Once the line containing "The results above" is found in the entries below, reproduce it and every line after it, stopping at and including the line containing "set_driving_cell -lib_cell sky130_fd_sc_hd__clkbuf_16"; reproduce nothing else, and keep each line exact.

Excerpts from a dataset
§

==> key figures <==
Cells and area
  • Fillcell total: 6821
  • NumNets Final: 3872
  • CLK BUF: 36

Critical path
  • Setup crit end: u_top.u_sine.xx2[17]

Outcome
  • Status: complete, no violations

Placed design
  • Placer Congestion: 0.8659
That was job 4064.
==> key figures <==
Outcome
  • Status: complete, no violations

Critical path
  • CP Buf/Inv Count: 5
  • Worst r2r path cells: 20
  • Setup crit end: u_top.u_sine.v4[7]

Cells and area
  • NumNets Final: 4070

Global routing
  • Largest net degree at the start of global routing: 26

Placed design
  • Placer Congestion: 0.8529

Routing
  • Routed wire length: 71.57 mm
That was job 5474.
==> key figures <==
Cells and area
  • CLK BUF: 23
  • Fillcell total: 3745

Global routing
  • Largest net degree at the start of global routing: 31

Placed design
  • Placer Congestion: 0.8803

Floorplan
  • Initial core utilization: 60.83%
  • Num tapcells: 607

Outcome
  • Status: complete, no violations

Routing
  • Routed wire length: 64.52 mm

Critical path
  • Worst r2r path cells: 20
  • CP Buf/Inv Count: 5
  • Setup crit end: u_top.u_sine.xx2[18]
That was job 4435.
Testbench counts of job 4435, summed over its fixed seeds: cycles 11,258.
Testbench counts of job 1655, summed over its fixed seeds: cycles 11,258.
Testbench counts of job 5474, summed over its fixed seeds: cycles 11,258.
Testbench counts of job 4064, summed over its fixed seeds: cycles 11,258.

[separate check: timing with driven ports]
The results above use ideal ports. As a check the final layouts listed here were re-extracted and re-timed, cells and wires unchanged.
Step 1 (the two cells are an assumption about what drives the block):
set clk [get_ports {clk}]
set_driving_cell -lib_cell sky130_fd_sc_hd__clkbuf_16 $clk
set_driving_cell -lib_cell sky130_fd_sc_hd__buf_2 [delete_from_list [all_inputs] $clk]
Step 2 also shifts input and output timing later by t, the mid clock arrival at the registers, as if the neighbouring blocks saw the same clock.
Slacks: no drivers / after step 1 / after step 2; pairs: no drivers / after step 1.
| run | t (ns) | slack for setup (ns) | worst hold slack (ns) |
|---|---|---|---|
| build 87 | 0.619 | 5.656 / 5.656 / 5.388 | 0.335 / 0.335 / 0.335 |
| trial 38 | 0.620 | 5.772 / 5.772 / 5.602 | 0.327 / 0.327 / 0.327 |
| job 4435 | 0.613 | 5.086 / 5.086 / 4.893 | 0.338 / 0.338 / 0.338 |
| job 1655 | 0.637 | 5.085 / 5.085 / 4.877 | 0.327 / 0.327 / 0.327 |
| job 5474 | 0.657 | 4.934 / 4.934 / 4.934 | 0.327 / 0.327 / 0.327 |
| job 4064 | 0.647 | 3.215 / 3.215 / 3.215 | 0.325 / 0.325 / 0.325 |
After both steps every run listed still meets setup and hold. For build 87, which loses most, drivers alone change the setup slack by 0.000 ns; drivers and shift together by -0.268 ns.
What follows belongs to an exercise in optimizing a design on an open flow for small area, a short achievable clock period and few clock cycles per item; a production flow would make more cautious choices. Where RTL was checked, it was by simulation tests only, not by an equivalence proof against the original. Only the layout flow was run in run 2; the RTL was not checked for function there. Power and IR drop assume default switching activity.

==> flow/design.v (outline; a module is shown in full before it is edited, if it fits) <==
// module conv2d_stream: 1082 lines
module conv2d_stream #(
    parameter int DATA_W = 8,
    parameter int COEF_W = 8,
    parameter int IMG_W  = 8,
    parameter int IMG_H  = 8,
    parameter int ACC_W  = 20,
    parameter int SHIFT  = 4,
    parameter int OUT_W  = 16
) (
    input  logic              clk,
    input  logic              in_st,
    input  logic              coef_we,
    input  logic [3:0]        coef_addr,
    input  logic [COEF_W-1:0] coef_din,
    input  logic              pix_valid,
    output logic              pix_ready,
    input  logic [DATA_W-1:0] pix_din,
    output logic [OUT_W-1:0]  dout,
    output logic              out_st,
    input  logic              out_ready,
    output logic              frame_done
);
  // ...
==> flow/flow/run.sh <==
#!/bin/bash
# Standard ORFS layout, with one netlist step between synthesis and floorplan:
# flow/polfix.py re-chooses full-adder and AND/NAND polarities to drop inverters.
set -euo pipefail
R=orfs/results/${FLOW_PLATFORM:-sky130hd}/conv2d_stream/base
bash standard.sh synth > synth.log 2>&1
cp $R/1_2_yosys.v $R/1_2_yosys.orig.v
python3 flow/polfix.py $R/1_2_yosys.orig.v $R/1_2_yosys.pf.v > polfix.log 2>&1
cp $R/1_2_yosys.pf.v $R/1_2_yosys.v
touch $R/1_2_yosys.v
bash standard.sh finish > finish.log 2>&1
grep -c polinv_ $R/1_2_yosys.v >> polfix.log || true
==> flow/flow/polfix.py <==
#!/usr/bin/env python3
"""Re-choose the polarity of full adders and two-input AND/NAND gates in a mapped
sky130hd netlist so that fewer inverters are needed.

A full adder is self-dual: FA(~a, ~b, ~c) = (~sum, ~carry).  So any fa cell may be
fed complemented inputs if its consumers take its outputs complemented.  An and2
cell may become a nand2 (and back) the same way.  The netlist's inverters are taken
out, each signal is given the polarity that needs the fewest inverters, and one
inverter per signal is put back where a consumer still needs the other polarity.
Registers, ports and all other cells are left as they are.

usage: polfix.py IN.v OUT.v
"""
import re
import sys

INV_AREA = 3.7536
FLEX = {  # type -> (complement type, area)
    "sky130_fd_sc_hd__and2_1": ("sky130_fd_sc_hd__nand2_1", 6.256),
    "sky130_fd_sc_hd__and2_0": ("sky130_fd_sc_hd__nand2_1", 6.256),
    "sky130_fd_sc_hd__nand2_1": ("sky130_fd_sc_hd__and2_1", 3.7536),
}
FA_TYPES = {"sky130_fd_sc_hd__fa_1", "sky130_fd_sc_hd__fa_2", "sky130_fd_sc_hd__fa_4"}
INV_TYPES = {"sky130_fd_sc_hd__inv_1", "sky130_fd_sc_hd__inv_2", "sky130_fd_sc_hd__clkinv_1"}
OUT_PINS = {"X", "Y", "Q", "Q_N", "SUM", "COUT", "HI", "LO"}

src = open(sys.argv[1]).read()
mod_m = re.search(r"module\s+(\w+)\s*\((.*?)\);", src, re.S)
body_start = mod_m.end()
end_i = src.rindex("endmodule")

cell_re = re.compile(r"^\s*(sky130_fd_sc_hd__\w+)\s+(\S+)\s*\((.*?)\);", re.S | re.M)
pin_re = re.compile(r"\.(\w+)\(\s*(.*?)\s*\)\s*(?:,|$)", re.S)

cells = []
for m in cell_re.finditer(src, body_start, end_i):
    typ, name, body = m.group(1), m.group(2), m.group(3)
    pins = [(p, n.strip()) for p, n in pin_re.findall(body)]
    cells.append({"type": typ, "name": name, "pins": pins, "span": (m.start(), m.end())})

ports = set()
for m in re.finditer(r"^\s*(input|output|inout)\s+(?:wire\s+)?(\[[^\]]*\]\s*)?(\\\S+|\w+)", src[body_start:end_i], re.M):
    ports.add(m.group(3))


def port_of(net):
    b = net.split("[")[0].strip()
    return b in ports or net in ports


if re.search(r"^\s*assign\b", src[body_start:end_i], re.M):
    sys.exit("assign statements are not handled")

driver = {}
loads = {}
for ci, c in enumerate(cells):
    for p, n in c["pins"]:
        if p in OUT_PINS:
            driver[n] = (ci, p)
        else:
            loads.setdefault(n, []).append((ci, p))

# removable inverters: neither side touches a port
removable = set()
for ci, c in enumerate(cells):
    if c["type"] in INV_TYPES:
        d = dict(c["pins"])
        if not port_of(d["A"]) and not port_of(d["Y"]):
            removable.add(ci)


def root(n):
    p = 0
    seen = 0
    while n in driver and driver[n][0] in removable:
        ci = driver[n][0]
        n = dict(cells[ci]["pins"])["A"]
        p ^= 1
        seen += 1
        if seen > 1000:
            raise Exception("inverter loop")
    return n, p


# variables: fa cells and flexible gates; state 1 = output physically complemented
var = {}
for ci, c in enumerate(cells):
    if c["type"] in FA_TYPES or c["type"] in FLEX:
        var[ci] = 0

# consumers of each root: list of (cell index or None, pin, parity)
cons = {}
for ci, c in enumerate(cells):
    if ci in removable:
        continue
    for p, n in c["pins"]:
        if p in OUT_PINS:
            continue
        r, par = root(n)
        cons.setdefault(r, []).append((ci, p, par))
# output ports as consumers wanting the true value
for n in list(driver):
    if port_of(n):
        r, par = root(n)
        cons.setdefault(r, []).append((None, n, par))

roots = set(cons)
root_driver = {}
for r in roots:
    if r in driver:
        ci, p = driver[r]
        root_driver[r] = ci
# roots driven by a variable cell
roots_of_cell = {}
for r, ci in root_driver.items():
    if ci in var:
        roots_of_cell.setdefault(ci, []).append(r)
# roots consumed by each fa cell
fa_in_roots = {}
for r, lst in cons.items():
    for ci, p, par in lst:
        if ci is not None and ci in var and cells[ci]["type"] in FA_TYPES:
            fa_in_roots.setdefault(ci, set()).add(r)


def root_cost(r):
    ci = root_driver.get(r)
    d = var.get(ci, 0) if ci is not None else 0
    need = False
    for cj, p, par in cons[r]:
        want = par
        if cj is not None and cj in var and cells[cj]["type"] in FA_TYPES:
            want ^= var[cj]
        if want != d:
            need = True
            break
    cost = INV_AREA if need else 0.0
    if ci is not None and ci in var and cells[ci]["type"] in FLEX:
        typ = cells[ci]["type"]
        cost += FLEX[typ][1] if var[ci] == 0 else FLEX[FLEX[typ][0]][1]
    return cost


def touched(ci):
    s = set(roots_of_cell.get(ci, []))
    s |= fa_in_roots.get(ci, set())
    return s


def total():
    return sum(root_cost(r) for r in roots)


before = total()
import random
random.seed(1)
flex_in = {}  # fa cell -> flexible cells driving its input roots
for ci in var:
    if cells[ci]["type"] in FA_TYPES:
        fl = set()
        for r in fa_in_roots.get(ci, ()):
            d = root_driver.get(r)
            if d is not None and d in var and cells[d]["type"] in FLEX:
                fl.add(d)
        flex_in[ci] = fl


def move_cells(ci):
    return [ci] + sorted(flex_in.get(ci, ()))


def local_cost(cs):
    t = set()
    for c in cs:
        t |= touched(c)
    return t


varlist = list(var)
cur = before
T = 4.0
iters = 300000
for it in range(iters):
    T = 4.0 * (1 - it / iters) + 0.01
    ci = random.choice(varlist)
    cs = [ci]
    if ci in flex_in and random.random() < 0.7:
        cs = move_cells(ci)
    t = local_cost(cs)
    c0 = sum(root_cost(r) for r in t)
    for c in cs:
        var[c] ^= 1
    c1 = sum(root_cost(r) for r in t)
    dlt = c1 - c0
    if dlt <= 0 or random.random() < pow(2.718281828, -dlt / T):
        cur += dlt
    else:
        for c in cs:
            var[c] ^= 1
improved = True
passes = 0
while improved and passes < 50:
    improved = False
    passes += 1
    for ci in varlist:
        for cs in ([ci], move_cells(ci)):
            t = local_cost(cs)
            c0 = sum(root_cost(r) for r in t)
            for c in cs:
                var[c] ^= 1
            c1 = sum(root_cost(r) for r in t)
            if c1 < c0 - 1e-9:
                improved = True
            else:
                for c in cs:
                    var[c] ^= 1
after = total()
print(f"polfix: {len(removable)} inverters taken out; cost {before:.1f} -> {after:.1f} um2 "
      f"after {passes} passes; {sum(var.values())} cells flipped", file=sys.stderr)

# rewrite
new_inv = {}   # root -> inverter output net
new_cells_txt = []
k = 0


def pname(r):
    """Name of the net the driver of root r drives: renamed when it carries the complement."""
    ci = root_driver.get(r)
    d = var.get(ci, 0) if ci is not None else 0
    if not d:
        return r
    if r.startswith(chr(92)):
        return r + "_pn"
    return r + "_pn"


def phys(r, want):
    """Net carrying root r with polarity want (1 = complemented)."""
    global k
    ci = root_driver.get(r)
    d = var.get(ci, 0) if ci is not None else 0
    if want == d:
        return pname(r)
    if r not in new_inv:
        k += 1
        y = f"polinv_{k}_y"
        new_inv[r] = y
        new_cells_txt.append(f"  sky130_fd_sc_hd__inv_1 polinv_{k} (\n    .A({pname(r)}{' ' if r.startswith(chr(92)) else ''}),\n    .Y({y})\n  );\n")
    return new_inv[r]


repl = {}
renamed = set()
for ci, c in enumerate(cells):
    if ci in removable:
        repl[ci] = ""
        continue
    typ = c["type"]
    if ci in var and typ in FLEX and var[ci]:
        typ = FLEX[typ][0]
    pins = []
    for p, n in c["pins"]:
        if p in OUT_PINS:
            if typ != c["type"]:
                p = "Y" if typ.startswith("sky130_fd_sc_hd__nand") else "X"
            if n in roots and pname(n) != n:
                renamed.add(pname(n))
                n = pname(n)
            pins.append((p, n))
        else:
            r, par = root(n)
            want = par
            if ci in var and c["type"] in FA_TYPES:
                want ^= var[ci]
            pins.append((p, phys(r, want)))
    txt = f"  {typ} {c['name']} (\n" + ",\n".join(f"    .{p}({n}{' ' if n.startswith(chr(92)) else ''})" for p, n in pins) + "\n  );"
    repl[ci] = txt

# output ports driven through removed inverters are not possible (ports excluded), but a port
# net that is a root consumer with parity must still be satisfied
for r, lst in cons.items():
    for cj, n, par in lst:
        if cj is None:
            ci = root_driver.get(r)
            d = var.get(ci, 0) if ci is not None else 0
            if n != r or par != d:
                sys.exit(f"port net {n} would change polarity")

out = []
pos = 0
for ci, c in enumerate(cells):
    a, b = c["span"]
    out.append(src[pos:a])
    out.append(("\n" if repl[ci] else "") + repl[ci])
    pos = b
tail = src[pos:]
decl = "".join(f"  wire {y};\n" for y in new_inv.values())
decl += "".join(f"  wire {y}{' ' if y.startswith(chr(92)) else ''};\n" for y in sorted(renamed))
out.append("\n" + "".join(new_cells_txt))
res = "".join(out) + tail
# declare the new wires right after the module header
res = res[:body_start] + "\n" + decl + res[body_start:]
open(sys.argv[2], "w").write(res)
==> flow/standard.sh <==
#!/bin/bash
# synth_recipe.tcl (not shown) runs the flow's synth.tcl, then flattens the netlist and writes it again
# the make line also repeats each setting of config.mk as NAME=value (left out here)
make -C /OpenROAD-flow-scripts/flow DESIGN_CONFIG=/design/flow/config.mk WORK_HOME=/design/flow/orfs CLKGATE_MAP_FILE= SYNTH_SCRIPT=/design/flow/synth_recipe.tcl "${@:-finish}"
==> flow/config.mk <==
export PLATFORM = sky130hd
export DESIGN_NAME = conv2d_stream
export DESIGN_NICKNAME = conv2d_stream
export VERILOG_FILES = /design/flow/design.v
export SDC_FILE = /design/flow/constraint.sdc
export NUM_CORES = 4
export LEC_CHECK = 0
export CAP_MARGIN = 20
export CORE_MARGIN = 2
export CORE_UTILIZATION = 60
export CTS_BUF_LIST = sky130_fd_sc_hd__clkbuf_4 sky130_fd_sc_hd__clkbuf_8
export PLACE_DENSITY = 0.7
export SETUP_SLACK_MARGIN = 4.0
export SLEW_MARGIN = 20
==> flow/constraint.sdc <==
create_clock -name core_clock -period 6.5 [get_ports {clk}]
set_input_delay 1.3000 -clock core_clock [delete_from_list [all_inputs] [get_ports {clk}]]
set_output_delay 1.3000 -clock core_clock [all_outputs]
set_load 0.01 [all_outputs]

§

ANSWER FOR THE TASK:
The results above use ideal ports. As a check the final layouts listed here were re-extracted and re-timed, cells and wires unchanged.
Step 1 (the two cells are an assumption about what drives the block):
set clk [get_ports {clk}]
set_driving_cell -lib_cell sky130_fd_sc_hd__clkbuf_16 $clk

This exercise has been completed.